Return every record below exactly as written.
+ + +
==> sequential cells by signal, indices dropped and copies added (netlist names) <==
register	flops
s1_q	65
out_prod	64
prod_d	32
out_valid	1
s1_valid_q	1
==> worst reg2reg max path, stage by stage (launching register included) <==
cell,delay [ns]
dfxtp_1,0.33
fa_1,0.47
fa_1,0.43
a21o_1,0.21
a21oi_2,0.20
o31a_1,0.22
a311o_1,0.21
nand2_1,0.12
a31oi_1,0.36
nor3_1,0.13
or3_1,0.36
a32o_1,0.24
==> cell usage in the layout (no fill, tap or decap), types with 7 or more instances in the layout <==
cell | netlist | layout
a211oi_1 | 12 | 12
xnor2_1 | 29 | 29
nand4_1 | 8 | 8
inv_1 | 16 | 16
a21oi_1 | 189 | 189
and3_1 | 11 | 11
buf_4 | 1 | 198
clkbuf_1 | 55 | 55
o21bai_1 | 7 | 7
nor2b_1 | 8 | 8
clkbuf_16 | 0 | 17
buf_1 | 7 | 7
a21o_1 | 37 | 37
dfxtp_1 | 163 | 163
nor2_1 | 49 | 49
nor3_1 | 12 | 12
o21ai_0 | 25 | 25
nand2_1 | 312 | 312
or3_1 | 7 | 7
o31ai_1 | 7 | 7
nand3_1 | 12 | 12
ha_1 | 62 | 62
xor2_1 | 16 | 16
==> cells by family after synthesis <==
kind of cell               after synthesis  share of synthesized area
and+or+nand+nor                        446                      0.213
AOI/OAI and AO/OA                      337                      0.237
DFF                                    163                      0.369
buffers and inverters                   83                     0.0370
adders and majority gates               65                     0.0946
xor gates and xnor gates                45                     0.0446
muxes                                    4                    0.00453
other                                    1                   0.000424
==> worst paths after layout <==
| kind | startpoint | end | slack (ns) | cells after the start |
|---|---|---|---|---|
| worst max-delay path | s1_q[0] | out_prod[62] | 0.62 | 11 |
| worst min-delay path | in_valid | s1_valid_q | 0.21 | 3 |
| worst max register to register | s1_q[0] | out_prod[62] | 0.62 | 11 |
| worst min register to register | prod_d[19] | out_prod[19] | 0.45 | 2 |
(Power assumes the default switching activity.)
[src/rtl/enthdr_tgt_ccc_detector.sv]
// Target-side ENTHDR responder: decodes START + broadcast write, ACKs it,
// receives the CCC byte and T-bit, and enters HDR mode on ENTHDR0.
module enthdr_tgt_ccc_detector #(
  parameter logic [6:0] BCAST_ADDR  = 7'h7E,
  parameter logic [7:0] ENTHDR_CODE = 8'h20
) (
  input  logic       i_sdr_clk,
  input  logic       i_sdr_rst,
  input  logic       i_tgt_en,
  input  logic       i_scl,
  input  logic       i_sda,
  input  logic       i_hdr_exit_done,
  output logic       o_sda_low,
  output logic       o_hdr_mode,
  output logic       o_enthdr_done,
  output logic       o_ccc_valid,
  output logic [7:0] o_ccc_code,
  output logic       o_parity_err,
  output logic       o_busy
);

  typedef enum logic [2:0] {
    IDLE, ADDR, ACK, CCC, TBIT, CHECK, WAIT_STOP, HDR
  } state_t;

  state_t      state;
  logic [3:0]  bit_cnt;
  logic [7:0]  shift;
  logic        tbit;
  logic        ack_drive;
  logic [1:0]  scl_sync, sda_sync;
  logic        scl_hist, sda_hist;

  function automatic logic [3:0] sat_inc(input logic [3:0] v);
    return (v == 4'hF) ? v : v + 4'd1;
  endfunction

  function automatic logic parity_ok(input logic [7:0] code, input logic t);
    return t == ~^code;
  endfunction

  // Stage p0..p2: two-flop synchroniser followed by a history flop
  always_ff @(posedge i_sdr_clk) begin
    scl_sync <= {scl_sync[0], i_scl};
    sda_sync <= {sda_sync[0], i_sda};
    scl_hist <= scl_sync[1];
    sda_hist <= sda_sync[1];
  end

  logic scl_s, sda_s, scl_rise, scl_fall, sda_rise, sda_fall, start_c, stop_c;
  assign scl_s    = scl_sync[1];
  assign sda_s    = sda_sync[1];
  assign scl_rise = scl_s & ~scl_hist;
  assign scl_fall = ~scl_s & scl_hist;
  assign sda_rise = sda_s & ~sda_hist;
  assign sda_fall = ~sda_s & sda_hist;
  assign start_c  = sda_fall & scl_s;
  assign stop_c   = sda_rise & scl_s;

  assign o_busy = (state != IDLE) && (state != HDR);

  // Control FSM: enable, STOP and Sr are checked ahead of per-state work
  always_ff @(posedge i_sdr_clk) begin
    if (i_sdr_rst) begin
      state         <= IDLE;
      bit_cnt       <= 4'd0;
      shift         <= 8'h00;
      tbit          <= 1'b0;
      ack_drive     <= 1'b0;
      o_sda_low     <= 1'b0;
      o_hdr_mode    <= 1'b0;
      o_enthdr_done <= 1'b0;
      o_ccc_valid   <= 1'b0;
      o_ccc_code    <= 8'h00;
      o_parity_err  <= 1'b0;
    end else begin
      o_enthdr_done <= 1'b0;
      o_ccc_valid   <= 1'b0;
      o_parity_err  <= 1'b0;
      if (state == HDR) begin
        if (i_hdr_exit_done) begin
          o_hdr_mode <= 1'b0;
          state      <= WAIT_STOP;
        end
      end else if (!i_tgt_en || stop_c) begin
        state     <= IDLE;
        o_sda_low <= 1'b0;
        ack_drive <= 1'b0;
      end else if (start_c) begin
        state     <= ADDR;
        bit_cnt   <= 4'd0;
        o_sda_low <= 1'b0;
        ack_drive <= 1'b0;
      end else begin
        case (state)
          ADDR: if (scl_rise) begin
            shift <= {shift[6:0], sda_s};
            if (bit_cnt == 4'd7) begin
              bit_cnt   <= 4'd0;
              ack_drive <= 1'b0;
              state     <= ({shift[6:0], sda_s} == {BCAST_ADDR, 1'b0}) ? ACK : WAIT_STOP;
            end else begin
              bit_cnt <= sat_inc(bit_cnt);
            end
          end
          // First fall opens the ACK slot, second fall closes it
          ACK: if (scl_fall) begin
            if (!ack_drive) begin
              ack_drive <= 1'b1;
              o_sda_low <= 1'b1;
            end else begin
              ack_drive <= 1'b0;
              o_sda_low <= 1'b0;
              bit_cnt   <= 4'd0;
              state     <= CCC;
            end
          end
          CCC: if (scl_rise) begin
            shift <= {shift[6:0], sda_s};
            if (bit_cnt == 4'd7) begin
              bit_cnt <= 4'd0;
              state   <= TBIT;
            end else begin
              bit_cnt <= sat_inc(bit_cnt);
            end
          end
          TBIT: if (scl_rise) begin
            tbit  <= sda_s;
            state <= CHECK;
          end
          CHECK: begin
            if (!parity_ok(shift, tbit)) begin
              o_parity_err <= 1'b1;
              state        <= WAIT_STOP;
            end else if (shift == ENTHDR_CODE) begin
              o_enthdr_done <= 1'b1;
              o_hdr_mode    <= 1'b1;
              o_ccc_code    <= shift;
              state         <= HDR;
            end else begin
              o_ccc_valid <= 1'b1;
              o_ccc_code  <= shift;
              state       <= WAIT_STOP;
            end
          end
          default: ;
        endcase
      end
    end
  end

endmodule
+ + +
▶ EXPECTED ANSWER
==> sequential cells by signal, indices dropped and copies added (netlist names) <==
register	flops
s1_q	65
out_prod	64
prod_d	32
out_valid	1
s1_valid_q	1
==> worst reg2reg max path, stage by stage (launching register included) <==
cell,delay [ns]
dfxtp_1,0.33
fa_1,0.47
fa_1,0.43
a21o_1,0.21
a21oi_2,0.20
o31a_1,0.22
a311o_1,0.21
nand2_1,0.12
a31oi_1,0.36
nor3_1,0.13
or3_1,0.36
a32o_1,0.24
==> cell usage in the layout (no fill, tap or decap), types with 7 or more instances in the layout <==
cell | netlist | layout
a211oi_1 | 12 | 12
xnor2_1 | 29 | 29
nand4_1 | 8 | 8
inv_1 | 16 | 16
a21oi_1 | 189 | 189
and3_1 | 11 | 11
buf_4 | 1 | 198
clkbuf_1 | 55 | 55
o21bai_1 | 7 | 7
nor2b_1 | 8 | 8
clkbuf_16 | 0 | 17
buf_1 | 7 | 7
a21o_1 | 37 | 37
dfxtp_1 | 163 | 163
nor2_1 | 49 | 49
nor3_1 | 12 | 12
o21ai_0 | 25 | 25
nand2_1 | 312 | 312
or3_1 | 7 | 7
o31ai_1 | 7 | 7
nand3_1 | 12 | 12
ha_1 | 62 | 62
xor2_1 | 16 | 16
==> cells by family after synthesis <==
kind of cell               after synthesis  share of synthesized area
and+or+nand+nor                        446                      0.213
AOI/OAI and AO/OA                      337                      0.237
DFF                                    163                      0.369
buffers and inverters                   83                     0.0370
adders and majority gates               65                     0.0946
xor gates and xnor gates                45                     0.0446
muxes                                    4                    0.00453
other                                    1                   0.000424
==> worst paths after layout <==
| kind | startpoint | end | slack (ns) | cells after the start |
|---|---|---|---|---|
| worst max-delay path | s1_q[0] | out_prod[62] | 0.62 | 11 |
| worst min-delay path | in_valid | s1_valid_q | 0.21 | 3 |
| worst max register to register | s1_q[0] | out_prod[62] | 0.62 | 11 |
| worst min register to register | prod_d[19] | out_prod[19] | 0.45 | 2 |
(Power assumes the default switching activity.)
[src/rtl/enthdr_tgt_ccc_detector.sv]
// Target-side ENTHDR responder: decodes START + broadcast write, ACKs it,
// receives the CCC byte and T-bit, and enters HDR mode on ENTHDR0.
module enthdr_tgt_ccc_detector #(
  parameter logic [6:0] BCAST_ADDR  = 7'h7E,
  parameter logic [7:0] ENTHDR_CODE = 8'h20
) (
  input  logic       i_sdr_clk,
  input  logic       i_sdr_rst,
  input  logic       i_tgt_en,
  input  logic       i_scl,
  input  logic       i_sda,
  input  logic       i_hdr_exit_done,
  output logic       o_sda_low,
  output logic       o_hdr_mode,
  output logic       o_enthdr_done,
  output logic       o_ccc_valid,
  output logic [7:0] o_ccc_code,
  output logic       o_parity_err,
  output logic       o_busy
);

  typedef enum logic [2:0] {
    IDLE, ADDR, ACK, CCC, TBIT, CHECK, WAIT_STOP, HDR
  } state_t;

  state_t      state;
  logic [3:0]  bit_cnt;
  logic [7:0]  shift;
  logic        tbit;
  logic        ack_drive;
  logic [1:0]  scl_sync, sda_sync;
  logic        scl_hist, sda_hist;

  function automatic logic [3:0] sat_inc(input logic [3:0] v);
    return (v == 4'hF) ? v : v + 4'd1;
  endfunction

  function automatic logic parity_ok(input logic [7:0] code, input logic t);
    return t == ~^code;
  endfunction

  // Stage p0..p2: two-flop synchroniser followed by a history flop
  always_ff @(posedge i_sdr_clk) begin
    scl_sync <= {scl_sync[0], i_scl};
    sda_sync <= {sda_sync[0], i_sda};
    scl_hist <= scl_sync[1];
    sda_hist <= sda_sync[1];
  end

  logic scl_s, sda_s, scl_rise, scl_fall, sda_rise, sda_fall, start_c, stop_c;
  assign scl_s    = scl_sync[1];
  assign sda_s    = sda_sync[1];
  assign scl_rise = scl_s & ~scl_hist;
  assign scl_fall = ~scl_s & scl_hist;
  assign sda_rise = sda_s & ~sda_hist;
  assign sda_fall = ~sda_s & sda_hist;
  assign start_c  = sda_fall & scl_s;
  assign stop_c   = sda_rise & scl_s;

  assign o_busy = (state != IDLE) && (state != HDR);

  // Control FSM: enable, STOP and Sr are checked ahead of per-state work
  always_ff @(posedge i_sdr_clk) begin
    if (i_sdr_rst) begin
      state         <= IDLE;
      bit_cnt       <= 4'd0;
      shift         <= 8'h00;
      tbit          <= 1'b0;
      ack_drive     <= 1'b0;
      o_sda_low     <= 1'b0;
      o_hdr_mode    <= 1'b0;
      o_enthdr_done <= 1'b0;
      o_ccc_valid   <= 1'b0;
      o_ccc_code    <= 8'h00;
      o_parity_err  <= 1'b0;
    end else begin
      o_enthdr_done <= 1'b0;
      o_ccc_valid   <= 1'b0;
      o_parity_err  <= 1'b0;
      if (state == HDR) begin
        if (i_hdr_exit_done) begin
          o_hdr_mode <= 1'b0;
          state      <= WAIT_STOP;
        end
      end else if (!i_tgt_en || stop_c) begin
        state     <= IDLE;
        o_sda_low <= 1'b0;
        ack_drive <= 1'b0;
      end else if (start_c) begin
        state     <= ADDR;
        bit_cnt   <= 4'd0;
        o_sda_low <= 1'b0;
        ack_drive <= 1'b0;
      end else begin
        case (state)
          ADDR: if (scl_rise) begin
            shift <= {shift[6:0], sda_s};
            if (bit_cnt == 4'd7) begin
              bit_cnt   <= 4'd0;
              ack_drive <= 1'b0;
              state     <= ({shift[6:0], sda_s} == {BCAST_ADDR, 1'b0}) ? ACK : WAIT_STOP;
            end else begin
              bit_cnt <= sat_inc(bit_cnt);
            end
          end
          // First fall opens the ACK slot, second fall closes it
          ACK: if (scl_fall) begin
            if (!ack_drive) begin
              ack_drive <= 1'b1;
              o_sda_low <= 1'b1;
            end else begin
              ack_drive <= 1'b0;
              o_sda_low <= 1'b0;
              bit_cnt   <= 4'd0;
              state     <= CCC;
            end
          end
          CCC: if (scl_rise) begin
            shift <= {shift[6:0], sda_s};
            if (bit_cnt == 4'd7) begin
              bit_cnt <= 4'd0;
              state   <= TBIT;
            end else begin
              bit_cnt <= sat_inc(bit_cnt);
            end
          end
          TBIT: if (scl_rise) begin
            tbit  <= sda_s;
            state <= CHECK;
          end
          CHECK: begin
            if (!parity_ok(shift, tbit)) begin
              o_parity_err <= 1'b1;
              state        <= WAIT_STOP;
            end else if (shift == ENTHDR_CODE) begin
              o_enthdr_done <= 1'b1;
              o_hdr_mode    <= 1'b1;
              o_ccc_code    <= shift;
              state         <= HDR;
            end else begin
              o_ccc_valid <= 1'b1;
              o_ccc_code  <= shift;
              state       <= WAIT_STOP;
            end
          end
          default: ;
        endcase
      end
    end
  end

endmodule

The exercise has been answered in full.